What follows belongs to an exercise in optimizing a design on an open flow for small area; a production flow would make more cautious choices. For this run, only the layout was checked, not whether the RTL still works. No activity file was given, so power comes from the tool's default toggle rates.

`design/flow/design.v`:
```
`timescale 1ns / 1ps
module Rs232_Tx_nbytes(clk,reset,tx_start_flag,data_in,tx_done_flag,Rs232_Txd);
  parameter n = 8;  
  parameter N = 8;  
  parameter mlb = 0;  
  parameter BAUD_RATE = 16'h28B0;  
  input clk;
  input reset;
  input [(N*n)-1:0] data_in;
  output reg tx_start_flag;
  output reg tx_done_flag;
  output wire Rs232_Txd;
  reg [15:0] clk_count;  
  reg [N-1:0] data_buffer;  
  reg [N-1:0] data[n-1:0];  
  reg start;  
  reg [3:0] state;  
  reg tx_data;  
  reg [n-1:0] byte_counter;  
  reg [n-1:0] count;  
  always @(posedge clk) begin
    if (reset == 1'b0)
      begin
        tx_data <= 1'b1;  
        state <= 4'b0000;  
        clk_count <= 0;  
        start <= 1'b1;  
        count <= n-1;  
        tx_start_flag <= 1'b0;
        tx_done_flag <= 1'b0;
        byte_counter <= n-1;  
      end
    else
      begin
        case(state)
          4'b0000:  
            begin
              if (start)
                begin
                  state <= 4'b0001;  
                  data[count] <= data_in[(count*N) +: N];  
                  if (count >= 0)
                    begin
                      count <= count-1;  
                    end
                end
              else
                begin
                  state <= 4'b0000;  
                end
            end
          4'b0001:  
            begin
              start <= 1'b0;  
              tx_data <= 0;  
               tx_start_flag <= 1'b1;
              if ((BAUD_RATE - 1) == clk_count)  
                begin
                  state <= 4'b0010;  
                  clk_count <= 0;
                  if (mlb == 0)  
                    begin
                      data_buffer <= N-1;  
                    end
                  else
                    begin
                      data_buffer <= 0;  
                    end
                end
              else
                begin
                  state <= 4'b0001;  
                  clk_count <= clk_count + 1;  
                end
            end
          4'b0010:  
            begin
              tx_start_flag <= 1'b0;
              tx_data <= data[byte_counter][data_buffer];  
              if ((BAUD_RATE - 1) == clk_count)  
                begin
                  if (mlb == 0)
                    begin
                      data_buffer <= data_buffer-1;  
                    end
                  else
                    begin
                      data_buffer <= data_buffer + 1;  
                    end
                  if (data_buffer == 0 && mlb == 0)  
                    begin
                      state <= 4'b0011;  
                    end
                  else if (data_buffer == N-1 && mlb == 1)  
                    begin
                      state <= 4'b0011;  
                    end
                  else
                    begin
                      state <= 4'b0010;  
                    end
                  clk_count <= 0;
                end
              else
                begin
                  state <= 4'b0010;  
                  clk_count <= clk_count + 1;  
                end
            end
          4'b0011:  
            begin
              tx_start_flag <= 0;
              tx_data <= 1'b1;  
              if ((BAUD_RATE - 1) == clk_count)  
                begin
                  state <= 4'b0100;  
                  clk_count <= 0;
                  end
              else
                begin
                  state <= 4'b0011;  
                  clk_count <= clk_count + 1;
                end
            end
          4'b0100:  
            begin
              state <= 4'b0000;  
              clk_count <= 0;
              start <= 1'b1;  
              byte_counter <= byte_counter - 1;  
              if (byte_counter == 0)
                begin
                  byte_counter <= n-1;  
                  state <= 4'b1101;
                end
            end
          4'b1101:  
            begin
            tx_done_flag <= 1'b1;
              clk_count <= 0;  
            end
          default:
            begin
              state <= 4'b1101;  
            end
        endcase  
      end
  end
  assign Rs232_Txd = tx_data;  
endmodule  
`timescale 1ns / 1ps
module Rs232_Rx_nbytes(clk,reset,Rs232_Rxd,data_out);
  parameter n = 8;  
  parameter N = 8;  
  parameter mlb=0;  
  parameter BAUD_RATE = 16'h28B0;    
  input clk;   
  input reset; 
  input Rs232_Rxd;   
  output reg [(N*n)-1:0] data_out;  
  reg [15:0] clk_count;               
  reg [N+1:0] shift_reg[n-1:0];       
  reg start_bit ;                     
  reg [3:0] state;                   
  reg [(N*n)-1:0] bit_counter;        
  reg [n-1:0] byte_counter;     
  reg [n-1:0] count;                  
  always @(posedge clk) 
    begin
         if (reset == 1'b0)      
              begin 
                 state <= 4'b0000;            
                 clk_count <= 0;              
                 start_bit <= 1;              
                 byte_counter <= n-1;         
                 if(mlb==0)                   
                    begin
                      count <= n-1;           
                    end
                 else                        
                    begin
                     count<=n;               
                 end
             end 
        else
             begin
               case (state)                 
          4'b0000:  
              begin
                 if (start_bit== 1)         
                   begin
                     state <= 4'b0001;   
                   end
                else 
                  begin
                     state <= 4'b0000;      
                  end
              end
        4'b0001:  
            begin
              if ((BAUD_RATE - 1) == clk_count)  
                 begin
                     state <=  4'b0010;      
                     clk_count <= 0;         
                    if(mlb==0)              
                        begin
                           bit_counter<=N+1;       
                        end
                    else begin
                         bit_counter<=0;           
                    end
                 end 
             else
                 begin
                    state <=4'b0001;    
                    clk_count <= clk_count + 1;
                 end
          end
         4'b0010:   
             begin
                 if ((BAUD_RATE - 1) == clk_count)                  
                    begin
                      shift_reg[byte_counter][bit_counter] <= Rs232_Rxd;  
                        if(mlb==0)
                            begin
                             bit_counter <= bit_counter -1;         
                            end
                        else begin
                             bit_counter <= bit_counter +1;         
                        end
                         if(mlb==0)
                            begin
                      data_out[(count*N) +: N]<= shift_reg[byte_counter][9:2];   
                      end
                      else begin
                        data_out[(count*N-1) -: N]<= shift_reg[byte_counter][7:0];   
                      end
                        if (bit_counter ==0 &&mlb==0)begin          
                            state <=  4'b0100;  
                          end 
                          else if( bit_counter==N+1 && mlb==1) begin   
                                state <=  4'b0100;  
                          end
                       else 
                         begin
                            state <=  4'b0010;  
                         end
                      clk_count <= 0;
                    end
                 else 
                    begin
                      state <= 4'b0010;  
                      clk_count <= clk_count + 1; 
                     end
           end
          4'b0100:  
                begin
                 if(count != 0)  
                     begin
                        if((count >= 0&& count<=n-1) &&mlb==0)      
                             begin
                                  byte_counter <= byte_counter - 1; 
                                  bit_counter<=N+1;                
                                  count <= count-1;                
                             end
                        else if((count >= 0&& count<=n) && mlb==1)
                             begin
                                  byte_counter <= byte_counter - 1; 
                                  bit_counter<=0;                   
                                  count <= count-1;                 
                             end
                         clk_count <= 0;
                         state<=4'b0010;  
                    end
                 else 
                     begin
                         byte_counter <= n-1;  
                         state <= 4'b1101;     
                    end
              end
         4'b0011:   
              begin
                 state <= 2'b0011;  
                 clk_count <= 0; 
             end
      endcase 
    end
  end
endmodule  
`timescale 1ns / 1ps
module Rs232_Controller(clk,reset,data_in,Rs232_Rxd,start_flag,data_out,done_flag,Rs232_Txd);
parameter N=8;
parameter n=8;
  input clk;   
  input reset; 
  input [(N*n)-1:0] data_in;  
  output start_flag;
  output [(N*n)-1:0] data_out; 
  output done_flag;
  input Rs232_Rxd;   
  output Rs232_Txd;  
 Rs232_Tx_nbytes tx(.clk(clk),
                    .reset(reset),
                    .tx_start_flag(start_flag),
                    .data_in(data_in),
                    .tx_done_flag(done_flag),
                    .Rs232_Txd(Rs232_Txd));
 Rs232_Rx_nbytes Rx(.clk(clk),
                    .reset(reset),
                    .Rs232_Rxd(Rs232_Rxd),
                    .data_out(data_out));
endmodule  
```
This design comes from an exercise in tuning for small area on the open sky130 flow, not from production work. At most, simulation tests tie the RTL to the original design; equivalence was not proved. No activity file was given, so power comes from the tool's default toggle rates.

==> inputs of job 7552 <==
==> flow/design.v <==
module nbyn #(parameter x_coord = 0, y_coord = 0, INV_IN = 0, INV_OUT = 0,
              data_width = 32, total_width = data_width + 2)
(
input  wire clk,
input  wire rstn,
input  wire i_valid_l,
input  wire i_valid_b,
input  wire i_valid_pe,
output wire o_ready_pe,
output reg  o_valid_r,
output reg  o_valid_t,
output reg  o_valid_pe,
input  wire [total_width-1:0] i_data_l,
input  wire [total_width-1:0] i_data_b,
input  wire [total_width-1:0] i_data_pe,
output reg  [total_width-1:0] o_data_r,
output reg  [total_width-1:0] o_data_t,
output wire [total_width-1:0] o_data_pe
);
wire [total_width-1:0] dl = INV_IN ? ~i_data_l : i_data_l;
wire [total_width-1:0] db = INV_IN ? ~i_data_b : i_data_b;
wire [total_width-1:0] dp = i_data_pe;
wire lx = dl[0] == x_coord[0];
wire ly = dl[1] == y_coord[0];
wire bx = db[0] == x_coord[0];
wire by = db[1] == y_coord[0];
wire px = dp[0] == x_coord[0];
wire py = dp[1] == y_coord[0];
wire LR = i_valid_l & ~lx;
wire LT = i_valid_l & lx & ~ly;
wire LP = i_valid_l & lx & ly;
wire BT = i_valid_b & ~by;
wire BR = i_valid_b & by & ~bx;
wire BP = i_valid_b & by & bx;
assign o_ready_pe = ~(LR | LT) | ~(BT | BR);
wire pv = i_valid_pe & o_ready_pe;
wire PR = pv & ~px;
wire PT = pv & px & ~py;
wire PP = pv & px & py;
reg [2:0] sr, st, sp;
always @(*) begin
    sr = 3'b000;
    if (BR)
        sr = 3'b001;
    else if (LT) begin
        if (BT)            sr = 3'b001;
        else if (PT | PR)  sr = 3'b100;
        else if (BP & PP)  sr = 3'b001;
    end
    else if (PT) begin
        if (BT)            sr = 3'b001;
        else if (LR)       sr = 3'b010;
        else if (BP & LP)  sr = 3'b010;
    end
    else if (LP & BP)      sr = 3'b010;
    else if (LP & PP)      sr = 3'b010;
    else if (LR)           sr = 3'b010;
    else if (PR)           sr = 3'b100;
end
always @(*) begin
    st = 3'b000;
    if (BR) begin
        if (LR | LT)       st = 3'b010;
        else if (PR | PT)  st = 3'b100;
        else if (LP & PP)  st = 3'b010;
    end
    else if (LT)           st = 3'b010;
    else if (PT)           st = 3'b100;
    else if (LR) begin
        if (BT)            st = 3'b001;
        else if (PR)       st = 3'b100;
        else if (BP & PP)  st = 3'b001;
    end
    else if (LP & BP) begin
        if (PR | PT)       st = 3'b100;
        else if (PP)       st = 3'b001;
    end
    else if (BP & PP)      st = 3'b001;
    else if (BT)           st = 3'b001;
end
always @(*) begin
    sp = 3'b000;
    if (PP)      sp = 3'b100;
    else if (BP) sp = 3'b001;
    else if (LP) sp = 3'b010;
end
wire [total_width-1:0] nr = ({total_width{sr[0]}} & db) | ({total_width{sr[1]}} & dl) | ({total_width{sr[2]}} & dp);
wire [total_width-1:0] nt = ({total_width{st[0]}} & db) | ({total_width{st[1]}} & dl) | ({total_width{st[2]}} & dp);
wire [data_width-1:0]  np = ({data_width{sp[0]}} & db[total_width-1:2]) | ({data_width{sp[1]}} & dl[total_width-1:2]) | ({data_width{sp[2]}} & dp[total_width-1:2]);
reg [data_width-1:0] pe_payload;
assign o_data_pe = {pe_payload, y_coord[0], x_coord[0]};
always @(posedge clk) begin
    o_valid_r  <= |sr;
    o_valid_t  <= rstn & (|st);
    o_valid_pe <= rstn & (|sp);
    o_data_r   <= INV_OUT ? ~nr : nr;
    o_data_t   <= INV_OUT ? ~nt : nt;
    pe_payload <= np;
end
endmodule
module openNocTop #(parameter X=2,Y=2,data_width=32, x_size=1, y_size=1,total_width=(x_size+y_size+data_width),sw_no=X*Y)
(
input wire clk,
input wire rstn,
input wire [(X*Y)-1:0] r_valid_pe,
input wire [(total_width*X*Y)-1:0] r_data_pe,
output wire [(X*Y)-1:0] r_ready_pe,
output wire [(X*Y)-1:0] w_valid_pe,
output wire [(total_width*X*Y)-1:0] w_data_pe
);
wire                   w_valid_r[3:0];
wire                   w_valid_t[3:0];
wire [total_width-1:0] w_data_r[3:0];
wire [total_width-1:0] w_data_t[3:0];
genvar p;
generate
for (p = 0; p < 4; p = p + 1) begin : node
    localparam xc = p % 2;
    localparam yc = p / 2;
    localparam pl = (1 - xc) + 2 * yc;    
    localparam pb = xc + 2 * (1 - yc);    
    localparam inv = (xc + yc) % 2;
    nbyn #(.x_coord(xc), .y_coord(yc), .INV_IN(1 - inv), .INV_OUT(inv),
           .data_width(data_width), .total_width(total_width))
    nbyn_instance (
        .clk(clk),
        .rstn(rstn),
        .i_valid_l(w_valid_r[pl]),
        .i_valid_b(w_valid_t[pb]),
        .i_valid_pe(r_valid_pe[p]),
        .o_ready_pe(r_ready_pe[p]),
        .o_valid_r(w_valid_r[p]),
        .o_valid_t(w_valid_t[p]),
        .o_valid_pe(w_valid_pe[p]),
        .i_data_l(w_data_r[pl]),
        .i_data_b(w_data_t[pb]),
        .i_data_pe(r_data_pe[total_width*p +: total_width]),
        .o_data_r(w_data_r[p]),
        .o_data_t(w_data_t[p]),
        .o_data_pe(w_data_pe[total_width*p +: total_width])
    );
end
endgenerate
endmodule
==> flow/run.sh <==
#!/bin/bash
# synth_recipe.tcl (not shown) runs the flow's synth.tcl, then flattens the netlist and writes it again
# the make line also repeats each setting of config.mk as NAME=value (left out here)
make -C /OpenROAD-flow-scripts/flow DESIGN_CONFIG=/design/flow/config.mk WORK_HOME=/design/flow/orfs CLKGATE_MAP_FILE= SYNTH_SCRIPT=/design/flow/synth_recipe.tcl finish
==> flow/config.mk <==
export PLATFORM = sky130hd
export DESIGN_NAME = openNocTop
export DESIGN_NICKNAME = openNocTop
export VERILOG_FILES = /design/flow/design.v
export SDC_FILE = /design/flow/constraint.sdc
export NUM_CORES = 4
export LEC_CHECK = 0
export CAP_MARGIN = 20
export CORE_MARGIN = 2
export CORE_UTILIZATION = 40
export SLEW_MARGIN = 20
==> flow/constraint.sdc <==
create_clock -name core_clock -period 5.0 [get_ports {clk}]
set_input_delay 1.0000 -clock core_clock [delete_from_list [all_inputs] [get_ports {clk}]]
set_output_delay 1.0000 -clock core_clock [all_outputs]
set_load 0.01 [all_outputs]
==> inputs of job 4350, as changes to job 7552 <==
--- a/flow/design.v
+++ b/flow/design.v
@@ -20,6 +20,7 @@
 wire [total_width-1:0] dl = INV_IN ? ~i_data_l : i_data_l;
 wire [total_width-1:0] db = INV_IN ? ~i_data_b : i_data_b;
 wire [total_width-1:0] dp = i_data_pe;
+wire [total_width-1:0] rp = INV_IN ? ~i_data_pe : i_data_pe;
 wire lx = dl[0] == x_coord[0];
 wire ly = dl[1] == y_coord[0];
 wire bx = db[0] == x_coord[0];
@@ -84,19 +85,31 @@
     else if (BP) sp = 3'b001;
     else if (LP) sp = 3'b010;
 end
-wire [total_width-1:0] nr = ({total_width{sr[0]}} & db) | ({total_width{sr[1]}} & dl) | ({total_width{sr[2]}} & dp);
-wire [total_width-1:0] nt = ({total_width{st[0]}} & db) | ({total_width{st[1]}} & dl) | ({total_width{st[2]}} & dp);
-wire [data_width-1:0]  np = ({data_width{sp[0]}} & db[total_width-1:2]) | ({data_width{sp[1]}} & dl[total_width-1:2]) | ({data_width{sp[2]}} & dp[total_width-1:2]);
+wire [total_width-1:0] nr, nt;
+wire [data_width-1:0]  np;
+sel3n #(total_width) mux_r (.s(sr), .a(i_data_b), .b(i_data_l), .c(rp), .y(nr));
+sel3n #(total_width) mux_t (.s(st), .a(i_data_b), .b(i_data_l), .c(rp), .y(nt));
+sel3n #(data_width)  mux_p (.s(sp), .a(i_data_b[total_width-1:2]), .b(i_data_l[total_width-1:2]), .c(rp[total_width-1:2]), .y(np));
 reg [data_width-1:0] pe_payload;
-assign o_data_pe = {pe_payload, y_coord[0], x_coord[0]};
+assign o_data_pe = {INV_IN ? pe_payload : ~pe_payload, y_coord[0], x_coord[0]};
 always @(posedge clk) begin
     o_valid_r  <= |sr;
     o_valid_t  <= rstn & (|st);
     o_valid_pe <= rstn & (|sp);
-    o_data_r   <= INV_OUT ? ~nr : nr;
-    o_data_t   <= INV_OUT ? ~nt : nt;
+    o_data_r   <= nr;
+    o_data_t   <= nt;
     pe_payload <= np;
 end
+endmodule
+module sel3n #(parameter W = 1)
+(
+input  wire [2:0]   s,
+input  wire [W-1:0] a,
+input  wire [W-1:0] b,
+input  wire [W-1:0] c,
+output wire [W-1:0] y
+);
+assign y = ~(({W{s[0]}} & a) | ({W{s[1]}} & b) | ({W{s[2]}} & c));
 endmodule
 module openNocTop #(parameter X=2,Y=2,data_width=32, x_size=1, y_size=1,total_width=(x_size+y_size+data_width),sw_no=X*Y)
 (
==> flow/flow/run.sh (new file) <==
#!/bin/bash
# Standard ORFS layout with two changes: the ports are buffered by the
# smallest buffer cell, and the clock tree is built from small clock buffers
# in small clusters, without dummy loads; after global routing, gates off the
# critical paths are downsized (RECOVER_POWER). Each tool's full output stays in
# orfs/logs; the make output goes to flow_make.log.
set -euo pipefail
bash standard.sh \
  "BUFFER_PORTS_ARGS=-buffer_cell sky130_fd_sc_hd__buf_1" \
  REMOVE_ABC_BUFFERS=1 RECOVER_POWER=100 \
  "CTS_ARGS=-sink_clustering_enable -repair_clock_nets -dont_use_dummy_load -buf_list sky130_fd_sc_hd__clkbuf_4 -sink_clustering_size 10 -sink_clustering_max_diameter 50" \
  finish > flow_make.log 2>&1
==> flow/standard.sh (new file) <==
#!/bin/bash
# synth_recipe.tcl (not shown) runs the flow's synth.tcl, then flattens the netlist and writes it again
# the make line also repeats each setting of config.mk as NAME=value (left out here)
make -C /OpenROAD-flow-scripts/flow DESIGN_CONFIG=/design/flow/config.mk WORK_HOME=/design/flow/orfs CLKGATE_MAP_FILE= SYNTH_SCRIPT=/design/flow/synth_recipe.tcl "${@:-finish}"
SYNTH_HIERARCHICAL = 1   (was default)
SYNTH_MINIMUM_KEEP_SIZE = 0   (was default)
removed: flow/run.sh
==> inputs of job 7425, as changes to job 7552 <==
--- a/flow/design.v
+++ b/flow/design.v
@@ -20,6 +20,7 @@
 wire [total_width-1:0] dl = INV_IN ? ~i_data_l : i_data_l;
 wire [total_width-1:0] db = INV_IN ? ~i_data_b : i_data_b;
 wire [total_width-1:0] dp = i_data_pe;
+wire [total_width-1:0] rp = INV_IN ? ~i_data_pe : i_data_pe;
 wire lx = dl[0] == x_coord[0];
 wire ly = dl[1] == y_coord[0];
 wire bx = db[0] == x_coord[0];
@@ -84,19 +85,31 @@
     else if (BP) sp = 3'b001;
     else if (LP) sp = 3'b010;
 end
-wire [total_width-1:0] nr = ({total_width{sr[0]}} & db) | ({total_width{sr[1]}} & dl) | ({total_width{sr[2]}} & dp);
-wire [total_width-1:0] nt = ({total_width{st[0]}} & db) | ({total_width{st[1]}} & dl) | ({total_width{st[2]}} & dp);
-wire [data_width-1:0]  np = ({data_width{sp[0]}} & db[total_width-1:2]) | ({data_width{sp[1]}} & dl[total_width-1:2]) | ({data_width{sp[2]}} & dp[total_width-1:2]);
+wire [total_width-1:0] nr, nt;
+wire [data_width-1:0]  np;
+sel3n #(total_width) mux_r (.s(sr), .a(i_data_b), .b(i_data_l), .c(rp), .y(nr));
+sel3n #(total_width) mux_t (.s(st), .a(i_data_b), .b(i_data_l), .c(rp), .y(nt));
+sel3n #(data_width)  mux_p (.s(sp), .a(i_data_b[total_width-1:2]), .b(i_data_l[total_width-1:2]), .c(rp[total_width-1:2]), .y(np));
 reg [data_width-1:0] pe_payload;
-assign o_data_pe = {pe_payload, y_coord[0], x_coord[0]};
+assign o_data_pe = {INV_IN ? pe_payload : ~pe_payload, y_coord[0], x_coord[0]};
 always @(posedge clk) begin
     o_valid_r  <= |sr;
     o_valid_t  <= rstn & (|st);
     o_valid_pe <= rstn & (|sp);
-    o_data_r   <= INV_OUT ? ~nr : nr;
-    o_data_t   <= INV_OUT ? ~nt : nt;
+    o_data_r   <= nr;
+    o_data_t   <= nt;
     pe_payload <= np;
 end
+endmodule
+module sel3n #(parameter W = 1)
+(
+input  wire [2:0]   s,
+input  wire [W-1:0] a,
+input  wire [W-1:0] b,
+input  wire [W-1:0] c,
+output wire [W-1:0] y
+);
+assign y = ~(({W{s[0]}} & a) | ({W{s[1]}} & b) | ({W{s[2]}} & c));
 endmodule
 module openNocTop #(parameter X=2,Y=2,data_width=32, x_size=1, y_size=1,total_width=(x_size+y_size+data_width),sw_no=X*Y)
 (
==> flow/flow/run.sh (new file) <==
#!/bin/bash
# Standard ORFS layout, with the ports buffered by the smallest buffer cell
# instead of ORFS's default choice. Each tool's full output stays in
# orfs/logs; the make output goes to flow_make.log.
set -euo pipefail
bash standard.sh \
  "BUFFER_PORTS_ARGS=-buffer_cell sky130_fd_sc_hd__buf_1" \
  REMOVE_ABC_BUFFERS=1 \
  finish > flow_make.log 2>&1
==> flow/standard.sh (new file) <==
#!/bin/bash
# synth_recipe.tcl (not shown) runs the flow's synth.tcl, then flattens the netlist and writes it again
# the make line also repeats each setting of config.mk as NAME=value (left out here)
make -C /OpenROAD-flow-scripts/flow DESIGN_CONFIG=/design/flow/config.mk WORK_HOME=/design/flow/orfs CLKGATE_MAP_FILE= SYNTH_SCRIPT=/design/flow/synth_recipe.tcl "${@:-finish}"
CORE_UTILIZATION = 60   (was 40)
CTS_BUF_LIST = sky130_fd_sc_hd__clkbuf_4 sky130_fd_sc_hd__clkbuf_8   (was default)
SYNTH_HIERARCHICAL = 1   (was default)
SYNTH_MINIMUM_KEEP_SIZE = 0   (was default)
removed: flow/run.sh
==> comparison <==
Job 7425 ran to the end with no violations. Job 7552 ran to the end with no violations. Job 4350 completed and failed the layout checks on max-capacitance violations, max-slew violations. Against job 7425, the final cell count of job 7552 is higher by about 25%. Design area: job 7552 is larger than job 7425 (21%). In job 7425 the sequential power is higher than in job 7552, by about 30%. Against job 4350, the critical path depth of job 7425 is lower by 3. Between job 7425 and job 7552, the lower hold slack is in job 7552 (gap 0.011 ns). In job 4350 the sequential share of layout area is higher than in job 7425, by 2.0 points. Fmax: job 7425 > job 7552 > job 4350. Register-to-register slack: job 4350 is lower than job 7425 (1.3 ns). Between job 4350 and job 7425, the lower worst setup slack is in job 4350 (gap 1.2 ns).
==> figures <==
quantity	job 7425	job 7552	job 4350
Start point of the critical path	node[3].nbyn_instance.o_data_t[1]	node[2].nbyn_instance.o_valid_r	node[0].nbyn_instance.o_data_r[0]
Layout net count	1638	1919	1621
Starting utilization of the core area	0.609	0.407	0.405
Power share of the clock group	0.226	0.333	0.136
Synthesized netlist cell count	1267	1576	1267
Non-clock inverters	151	81	151
Area fraction of the dominant cell type after synthesis	0.541	0.508	0.541
Peak Freq	336 MHz	298 MHz	240 MHz
Sequential cell fraction of total power	0.461	0.429	0.514
Register share of the cell area	0.483	0.399	0.503
Combinational Power Share	0.313	0.239	0.349
Run status	timing/DRC/antenna clean	timing/DRC/antenna clean	failed layout checks
Layout check failures	-	-	max-capacitance violations, max-slew violations
Detailed-routing wirelength on met1	19.5 mm	25.8 mm	22.4 mm
Area post-placement	15800 µm²	19100 µm²	16000 µm²
Met1 global-route usage	0.498	0.386	0.371
Internal Dissipation	7.72 mW	6.82 mW	6.62 mW
Ratio of layout area to synthesized area	1.121x	1.274x	1.076x
Total length of routed met2 wires	23.6 mm	30.1 mm	26.8 mm
Total via count after detailed routing	13888	15234	13579
Smallest setup slack after layout	2.02 ns	1.64 ns	0.826 ns
For job 7552, only the layout was checked, not whether the RTL still works.

-- port drivers added, routing unchanged --
In the flow no input, the clock included, has a driving cell. The finished layouts below were timed again as built, in two steps. Step 1: set_driving_cell puts a clkbuf_16 on clk and a buf_2 on each other input, an assumption about the parent block. Step 2 also shifts input and output timing later by t, the mid clock arrival at the registers, as if the neighbouring blocks saw the same clock. Three values: ideal ports, drivers, drivers and shift; two values: the first two.
run	shift t [ns]	slack for setup (ns)	worst hold slack (ns)	clock arrival spread, ns	worst register clock-pin slew, ns
job 7552	0.646	1.643 / 1.586 / 1.152	0.465 / 0.465 / 0.465	0.029 / 0.028	0.07 / 0.07
job 4350	0.742	0.826 / 0.826 / 0.120	0.462 / 0.463 / 0.463	0.061 / 0.061	0.12 / 0.12
job 7425	0.645	2.022 / 1.975 / 1.487	0.476 / 0.476 / 0.476	0.032 / 0.032	0.07 / 0.07
For job 4350, which loses most, drivers alone change the setup slack by 0.000 ns; drivers and shift together by -0.706 ns.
━━━━━━━━
How to complete this task:
Copy every line from the material in which the word "still" can be found.

Result of this exercise:
What follows belongs to an exercise in optimizing a design on an open flow for small area; a production flow would make more cautious choices. For this run, only the layout was checked, not whether the RTL still works. No activity file was given, so power comes from the tool's default toggle rates.
For job 7552, only the layout was checked, not whether the RTL still works.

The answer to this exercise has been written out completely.